▶ **Exercise description**
Nothing in the records should differ when you write them out again.

▶ **Data shown**
"""

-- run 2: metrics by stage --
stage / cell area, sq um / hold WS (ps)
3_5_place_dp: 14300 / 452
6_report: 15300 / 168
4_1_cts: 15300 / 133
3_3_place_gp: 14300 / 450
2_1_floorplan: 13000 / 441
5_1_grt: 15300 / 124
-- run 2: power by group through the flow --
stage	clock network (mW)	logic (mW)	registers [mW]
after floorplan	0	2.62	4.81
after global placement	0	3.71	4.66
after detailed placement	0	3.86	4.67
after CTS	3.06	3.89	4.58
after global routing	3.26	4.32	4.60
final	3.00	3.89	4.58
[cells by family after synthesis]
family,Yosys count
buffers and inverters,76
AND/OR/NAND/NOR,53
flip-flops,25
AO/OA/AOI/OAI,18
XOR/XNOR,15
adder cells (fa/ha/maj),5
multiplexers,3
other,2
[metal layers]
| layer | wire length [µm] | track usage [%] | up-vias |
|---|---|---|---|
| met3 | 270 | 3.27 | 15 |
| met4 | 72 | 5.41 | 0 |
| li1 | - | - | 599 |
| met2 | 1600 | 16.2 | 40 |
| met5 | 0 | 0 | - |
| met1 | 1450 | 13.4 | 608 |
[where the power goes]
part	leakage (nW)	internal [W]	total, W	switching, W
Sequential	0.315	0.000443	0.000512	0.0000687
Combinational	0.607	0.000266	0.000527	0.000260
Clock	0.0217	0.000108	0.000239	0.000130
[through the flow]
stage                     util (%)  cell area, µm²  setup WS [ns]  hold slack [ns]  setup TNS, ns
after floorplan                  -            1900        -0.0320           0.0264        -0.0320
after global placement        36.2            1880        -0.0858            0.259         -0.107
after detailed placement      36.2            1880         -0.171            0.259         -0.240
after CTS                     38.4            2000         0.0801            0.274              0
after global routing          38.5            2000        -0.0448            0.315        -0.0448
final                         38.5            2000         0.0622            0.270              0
**config.mk**
```make
export PLATFORM = sky130hd
export DESIGN_NAME = rr_sel_arb_8
export DESIGN_NICKNAME = d
export VERILOG_FILES = /design/src/rtl/rr_sel_arb_8.sv
export SDC_FILE = /design/constraint.sdc
export NUM_CORES = 1
export LEC_CHECK = 0
export CORE_ASPECT_RATIO = 1.4
export CORE_MARGIN = 2
export CORE_UTILIZATION = 55
export CTS_CLUSTER_DIAMETER = 80
export DETAILED_ROUTE_END_ITERATION = 10
export GPL_ROUTABILITY_DRIVEN = 0
export PLACE_DENSITY = 0.81
export SKIP_LAST_GASP = 1
export SLEW_MARGIN = 20
export SYNTH_ARGS = -nofsm -noshare
export SYNTH_HDL_FRONTEND = slang
export SYNTH_SLANG_ARGS = --single-unit
```
**constraint.sdc**
```tcl
create_clock -name clk -period 3.66 [get_ports clk]
set_clock_uncertainty 0.2 [all_clocks]
set_input_delay 0.366 -clock clk [delete_from_list [all_inputs] [get_ports clk]]
set_output_delay 0.366 -clock clk [all_outputs]
set_load 0.1 [all_outputs]
```
$ cat src/rtl/serial_add_sub.sv
// Bit-serial add/subtract: one full-adder slice plus a carry flop, operands consumed LSB first.
// Latency: start edge plus WIDTH edges; done pulses the cycle after the WIDTH-th RUN edge.
// Backpressure: none; start is ignored while busy, and a start during the done cycle chains directly.
module serial_add_sub #(
    parameter int WIDTH = 8
) (
    input  logic             clk,
    input  logic             rst_n,
    input  logic             start,
    input  logic [WIDTH-1:0] a,
    input  logic [WIDTH-1:0] b,
    input  logic             cin,
    input  logic             sub,
    output logic             busy,
    output logic             done,
    output logic [WIDTH-1:0] s,
    output logic             c,
    output logic             v
);

    typedef enum logic [1:0] {
        IDLE = 2'd0,
        RUN  = 2'd1,
        DONE = 2'd2
    } state_t;

    localparam int CW = (WIDTH > 2) ? $clog2(WIDTH) : 1;
    localparam logic [CW-1:0] LAST = CW'(WIDTH - 1);

    state_t           state;
    logic [CW-1:0]    cnt;
    logic [WIDTH-1:0] a_sh;
    logic [WIDTH-1:0] b_sh;
    logic             cy;
    logic             sum_bit;
    logic             carry_bit;

    // The single full-adder slice.
    always_comb begin
        sum_bit   = a_sh[0] ^ b_sh[0] ^ cy;
        carry_bit = (a_sh[0] & b_sh[0]) | (cy & (a_sh[0] ^ b_sh[0]));
    end

    always_ff @(posedge clk or negedge rst_n) begin
        if (!rst_n) begin
            state <= IDLE;
            cnt   <= '0;
            a_sh  <= '0;
            b_sh  <= '0;
            cy    <= 1'b0;
            busy  <= 1'b0;
            done  <= 1'b0;
            s     <= '0;
            c     <= 1'b0;
            v     <= 1'b0;
        end else begin
            case (state)
                IDLE, DONE: begin
                    done <= 1'b0;
                    if (start) begin
                        a_sh  <= a;
                        b_sh  <= b ^ {WIDTH{sub}};
                        cy    <= cin ^ sub;
                        cnt   <= '0;
                        busy  <= 1'b1;
                        state <= RUN;
                    end else begin
                        busy  <= 1'b0;
                        state <= IDLE;
                    end
                end
                RUN: begin
                    // The A register doubles as the result register: sum bits enter at
                    // the MSB as operand bits leave at the LSB.
                    a_sh <= {sum_bit, a_sh[WIDTH-1:1]};
                    b_sh <= {1'b0, b_sh[WIDTH-1:1]};
                    cy   <= carry_bit;
                    cnt  <= cnt + 1'b1;
                    if (cnt == LAST) begin
                        s     <= {sum_bit, a_sh[WIDTH-1:1]};
                        c     <= carry_bit;
                        v     <= cy ^ carry_bit;
                        busy  <= 1'b0;
                        done  <= 1'b1;
                        state <= DONE;
                    end
                end
                default: begin
                    busy  <= 1'b0;
                    done  <= 1'b0;
                    state <= IDLE;
                end
            endcase
        end
    end

endmodule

"""

▶ **Problem solution**
-- run 2: metrics by stage --
stage / cell area, sq um / hold WS (ps)
3_5_place_dp: 14300 / 452
6_report: 15300 / 168
4_1_cts: 15300 / 133
3_3_place_gp: 14300 / 450
2_1_floorplan: 13000 / 441
5_1_grt: 15300 / 124
-- run 2: power by group through the flow --
stage	clock network (mW)	logic (mW)	registers [mW]
after floorplan	0	2.62	4.81
after global placement	0	3.71	4.66
after detailed placement	0	3.86	4.67
after CTS	3.06	3.89	4.58
after global routing	3.26	4.32	4.60
final	3.00	3.89	4.58
[cells by family after synthesis]
family,Yosys count
buffers and inverters,76
AND/OR/NAND/NOR,53
flip-flops,25
AO/OA/AOI/OAI,18
XOR/XNOR,15
adder cells (fa/ha/maj),5
multiplexers,3
other,2
[metal layers]
| layer | wire length [µm] | track usage [%] | up-vias |
|---|---|---|---|
| met3 | 270 | 3.27 | 15 |
| met4 | 72 | 5.41 | 0 |
| li1 | - | - | 599 |
| met2 | 1600 | 16.2 | 40 |
| met5 | 0 | 0 | - |
| met1 | 1450 | 13.4 | 608 |
[where the power goes]
part	leakage (nW)	internal [W]	total, W	switching, W
Sequential	0.315	0.000443	0.000512	0.0000687
Combinational	0.607	0.000266	0.000527	0.000260
Clock	0.0217	0.000108	0.000239	0.000130
[through the flow]
stage                     util (%)  cell area, µm²  setup WS [ns]  hold slack [ns]  setup TNS, ns
after floorplan                  -            1900        -0.0320           0.0264        -0.0320
after global placement        36.2            1880        -0.0858            0.259         -0.107
after detailed placement      36.2            1880         -0.171            0.259         -0.240
after CTS                     38.4            2000         0.0801            0.274              0
after global routing          38.5            2000        -0.0448            0.315        -0.0448
final                         38.5            2000         0.0622            0.270              0
**config.mk**
```make
export PLATFORM = sky130hd
export DESIGN_NAME = rr_sel_arb_8
export DESIGN_NICKNAME = d
export VERILOG_FILES = /design/src/rtl/rr_sel_arb_8.sv
export SDC_FILE = /design/constraint.sdc
export NUM_CORES = 1
export LEC_CHECK = 0
export CORE_ASPECT_RATIO = 1.4
export CORE_MARGIN = 2
export CORE_UTILIZATION = 55
export CTS_CLUSTER_DIAMETER = 80
export DETAILED_ROUTE_END_ITERATION = 10
export GPL_ROUTABILITY_DRIVEN = 0
export PLACE_DENSITY = 0.81
export SKIP_LAST_GASP = 1
export SLEW_MARGIN = 20
export SYNTH_ARGS = -nofsm -noshare
export SYNTH_HDL_FRONTEND = slang
export SYNTH_SLANG_ARGS = --single-unit
```
**constraint.sdc**
```tcl
create_clock -name clk -period 3.66 [get_ports clk]
set_clock_uncertainty 0.2 [all_clocks]
set_input_delay 0.366 -clock clk [delete_from_list [all_inputs] [get_ports clk]]
set_output_delay 0.366 -clock clk [all_outputs]
set_load 0.1 [all_outputs]
```
$ cat src/rtl/serial_add_sub.sv
// Bit-serial add/subtract: one full-adder slice plus a carry flop, operands consumed LSB first.
// Latency: start edge plus WIDTH edges; done pulses the cycle after the WIDTH-th RUN edge.
// Backpressure: none; start is ignored while busy, and a start during the done cycle chains directly.
module serial_add_sub #(
    parameter int WIDTH = 8
) (
    input  logic             clk,
    input  logic             rst_n,
    input  logic             start,
    input  logic [WIDTH-1:0] a,
    input  logic [WIDTH-1:0] b,
    input  logic             cin,
    input  logic             sub,
    output logic             busy,
    output logic             done,
    output logic [WIDTH-1:0] s,
    output logic             c,
    output logic             v
);

    typedef enum logic [1:0] {
        IDLE = 2'd0,
        RUN  = 2'd1,
        DONE = 2'd2
    } state_t;

    localparam int CW = (WIDTH > 2) ? $clog2(WIDTH) : 1;
    localparam logic [CW-1:0] LAST = CW'(WIDTH - 1);

    state_t           state;
    logic [CW-1:0]    cnt;
    logic [WIDTH-1:0] a_sh;
    logic [WIDTH-1:0] b_sh;
    logic             cy;
    logic             sum_bit;
    logic             carry_bit;

    // The single full-adder slice.
    always_comb begin
        sum_bit   = a_sh[0] ^ b_sh[0] ^ cy;
        carry_bit = (a_sh[0] & b_sh[0]) | (cy & (a_sh[0] ^ b_sh[0]));
    end

    always_ff @(posedge clk or negedge rst_n) begin
        if (!rst_n) begin
            state <= IDLE;
            cnt   <= '0;
            a_sh  <= '0;
            b_sh  <= '0;
            cy    <= 1'b0;
            busy  <= 1'b0;
            done  <= 1'b0;
            s     <= '0;
            c     <= 1'b0;
            v     <= 1'b0;
        end else begin
            case (state)
                IDLE, DONE: begin
                    done <= 1'b0;
                    if (start) begin
                        a_sh  <= a;
                        b_sh  <= b ^ {WIDTH{sub}};
                        cy    <= cin ^ sub;
                        cnt   <= '0;
                        busy  <= 1'b1;
                        state <= RUN;
                    end else begin
                        busy  <= 1'b0;
                        state <= IDLE;
                    end
                end
                RUN: begin
                    // The A register doubles as the result register: sum bits enter at
                    // the MSB as operand bits leave at the LSB.
                    a_sh <= {sum_bit, a_sh[WIDTH-1:1]};
                    b_sh <= {1'b0, b_sh[WIDTH-1:1]};
                    cy   <= carry_bit;
                    cnt  <= cnt + 1'b1;
                    if (cnt == LAST) begin
                        s     <= {sum_bit, a_sh[WIDTH-1:1]};
                        c     <= carry_bit;
                        v     <= cy ^ carry_bit;
                        busy  <= 1'b0;
                        done  <= 1'b1;
                        state <= DONE;
                    end
                end
                default: begin
                    busy  <= 1'b0;
                    done  <= 1'b0;
                    state <= IDLE;
                end
            endcase
        end
    end

endmodule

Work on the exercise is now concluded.